A newly identified security flaw in the Linux kernel, termed “Bad Epoll” and designated as CVE-2026-46242, poses a significant risk by enabling unprivileged local users to escalate their privileges to root level. This vulnerability affects a wide range of systems, including Linux servers, desktops, and Android devices.
The issue originates from a use-after-free (UAF) condition within the kernel’s epoll subsystem. Specifically, the vulnerability resides in the ep_remove() function, which clears the file->f_ep under file->f_lock but continues to use the file object during the critical section involving hlist_del_rcu() and spin_unlock(). If a concurrent __fput() call occurs, it can observe a transient NULL value, bypass eventpoll_release_file(), and proceed directly to f_op->release. This sequence can lead to the freeing of a still-in-use struct eventpoll, resulting in kernel memory corruption. Additionally, since struct file is managed by SLAB_TYPESAFE_BY_RCU, the freed slot can be recycled by alloc_empty_file(), allowing an attacker to trigger a kmem_cache_free() against an incorrect slab cache.
Security researcher Jaeyoung Chung discovered and exploited this vulnerability, submitting it as a zero-day to Google’s kernelCTF program, which offers rewards of $71,337 or more for functional Linux kernel exploits. Notably, unlike many Linux privilege-escalation vulnerabilities, Bad Epoll can also affect Android devices because the epoll subsystem is a core kernel component that cannot be disabled or unloaded, unlike optional modules targeted by other exploits.

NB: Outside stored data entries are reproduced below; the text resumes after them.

What follows belongs to an exercise in optimizing a design on an open flow for small area; a production flow would make more cautious choices.
Only simulation tests tie the RTL to the original design; equivalence was not proved.
No activity file was given, so power comes from the tool's default toggle rates.

`design/flow/config.mk`:
```
export PLATFORM = sky130hd
export DESIGN_NAME = regfile_param
export DESIGN_NICKNAME = regfile_param
export VERILOG_FILES = /design/flow/design.v
export SDC_FILE = /design/flow/constraint.sdc
export NUM_CORES = 4
export LEC_CHECK = 0
export CAP_MARGIN = 20
export CORE_MARGIN = 2
export CORE_UTILIZATION = 40
export SLEW_MARGIN = 20
```
`design/flow/constraint.sdc`:
```
create_clock -name core_clock -period 7.0 [get_ports {clock}]
set_input_delay 1.4000 -clock core_clock [delete_from_list [all_inputs] [get_ports {clock}]]
set_output_delay 1.4000 -clock core_clock [all_outputs]
set_load 0.01 [all_outputs]
```
`design/flow/design.v`:
```
module regfile_param #(
  parameter int unsigned DATA_W   = 32,
  parameter int unsigned ADDR_W   = 5,
  parameter bit          ZERO_REG = 1'b1,
  parameter bit          BYPASS   = 1'b1,
  parameter bit          READ_REG = 1'b0
) (
  input  logic              clock,
  input  logic              ctrl_reset,
  input  logic              ctrl_writeEnable,
  input  logic [ADDR_W-1:0] ctrl_writeReg,
  input  logic [DATA_W-1:0] data_writeReg,
  input  logic [ADDR_W-1:0] ctrl_readRegA,
  input  logic [ADDR_W-1:0] ctrl_readRegB,
  input  logic              ctrl_clear,
  output logic [DATA_W-1:0] data_readRegA,
  output logic [DATA_W-1:0] data_readRegB,
  output logic              status_busy,
  output logic              status_writeDropped
);
  localparam int unsigned DEPTH = 1 << ADDR_W;
  localparam logic [0:0] ST_IDLE  = 1'b0;
  localparam logic [0:0] ST_CLEAR = 1'b1;
  localparam logic [ADDR_W-1:0] PTR_FIRST = ZERO_REG ? ADDR_W'(1) : ADDR_W'(0);
  localparam logic [ADDR_W-1:0] PTR_LAST  = ADDR_W'(DEPTH - 1);
  logic [DATA_W-1:0] r_mem [DEPTH];
  logic [0:0]        r_state;
  logic [0:0]        w_state_nxt;
  logic [ADDR_W-1:0] r_ptr;
  logic [ADDR_W-1:0] w_ptr_nxt;
  logic              r_dropped;
  logic              w_busy;
  logic              w_wr_acc;
  logic              w_wr_en;
  logic [DATA_W-1:0] w_rd_a;
  logic [DATA_W-1:0] w_rd_b;
  assign w_busy   = (r_state == ST_CLEAR);
  assign w_wr_acc = ctrl_writeEnable && !w_busy && !ctrl_reset;
  assign w_wr_en  = w_wr_acc && !(ZERO_REG && (ctrl_writeReg == '0));
  always_ff @(posedge clock) begin
    if (ctrl_reset) begin
      r_state <= ST_IDLE;
      r_ptr   <= '0;
    end else begin
      r_state <= w_state_nxt;
      r_ptr   <= w_ptr_nxt;
    end
  end
  always_comb begin
    w_state_nxt = r_state;
    w_ptr_nxt   = r_ptr;
    case (r_state)
      ST_IDLE: begin
        if (ctrl_clear) begin
          w_state_nxt = ST_CLEAR;
          w_ptr_nxt   = PTR_FIRST;
        end
      end
      ST_CLEAR: begin
        w_ptr_nxt = r_ptr + ADDR_W'(1);
        if (r_ptr == PTR_LAST) begin
          w_state_nxt = ST_IDLE;
        end
      end
      default: begin
        w_state_nxt = ST_IDLE;
      end
    endcase
  end
  always_ff @(posedge clock) begin
    if (ctrl_reset) begin
      for (int i = 0; i < DEPTH; i++) begin
        r_mem[i] <= '0;
      end
    end else begin
      if (w_wr_en) begin
        r_mem[ctrl_writeReg] <= data_writeReg;
      end
      if (w_busy) begin
        r_mem[r_ptr] <= '0;
      end
    end
  end
  always_ff @(posedge clock) begin
    if (ctrl_reset) begin
      r_dropped <= 1'b0;
    end else begin
      r_dropped <= ctrl_writeEnable && w_busy;
    end
  end
  always_comb begin
    w_rd_a = r_mem[ctrl_readRegA];
    if (BYPASS && w_wr_en && (ctrl_readRegA == ctrl_writeReg)) begin
      w_rd_a = data_writeReg;
    end
    if (ZERO_REG && (ctrl_readRegA == '0)) begin
      w_rd_a = '0;
    end
  end
  always_comb begin
    w_rd_b = r_mem[ctrl_readRegB];
    if (BYPASS && w_wr_en && (ctrl_readRegB == ctrl_writeReg)) begin
      w_rd_b = data_writeReg;
    end
    if (ZERO_REG && (ctrl_readRegB == '0)) begin
      w_rd_b = '0;
    end
  end
  generate
    if (READ_REG) begin : g_rd_reg
      logic [DATA_W-1:0] r_rd_a;
      logic [DATA_W-1:0] r_rd_b;
      always_ff @(posedge clock) begin
        if (ctrl_reset) begin
          r_rd_a <= '0;
          r_rd_b <= '0;
        end else begin
          r_rd_a <= w_rd_a;
          r_rd_b <= w_rd_b;
        end
      end
      assign data_readRegA = r_rd_a;
      assign data_readRegB = r_rd_b;
    end else begin : g_rd_comb
      assign data_readRegA = w_rd_a;
      assign data_readRegB = w_rd_b;
    end
  endgenerate
  assign status_busy         = w_busy;
  assign status_writeDropped = r_dropped;
endmodule
```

Chung’s exploit demonstrates a high degree of reliability, achieving approximately 99% success on tested targets. Despite the race window being only about six instructions wide, the exploit effectively widens this window and retries without causing kernel crashes.
The origin of this vulnerability traces back to a 2023 kernel commit that inadvertently introduced two separate race conditions into the same 2,500-line epoll code path. The first, CVE-2026-43074, was identified by Anthropic’s AI model Mythos, showcasing the growing capability of advanced AI systems to detect kernel race conditions. However, Bad Epoll, the second and more elusive flaw, was not detected by Mythos, likely due to its narrow timing window and the minimal runtime evidence it leaves behind, as it rarely triggers the kernel’s primary memory-error detector, KASAN.
Initial attempts by maintainers to patch the vulnerability were incomplete, with a correct fix being implemented nearly two months after the initial disclosure. The exploit strategy involves using four epoll objects grouped into two pairs; closing one pair triggers the race condition while the other serves as the victim object. This method transforms an 8-byte UAF write into a UAF on a file object via a cross-cache attack. Subsequently, the attacker gains arbitrary kernel memory read access through /proc/self/fdinfo and hijacks control flow with a return-oriented programming (ROP) chain to obtain a root shell.
Given that the epoll subsystem is integral to core operating system and browser functionality, it cannot be disabled without causing significant disruptions. Therefore, there are no viable workarounds for this vulnerability. Administrators are strongly advised to apply the upstream patch or await a distribution-specific backport to mitigate the risk.
The discovery of the Bad Epoll vulnerability underscores the critical importance of rigorous code review and testing in kernel development. It also highlights the necessity for prompt and effective patching strategies to address such vulnerabilities, especially those that can be exploited across diverse platforms, including both Linux servers and Android devices.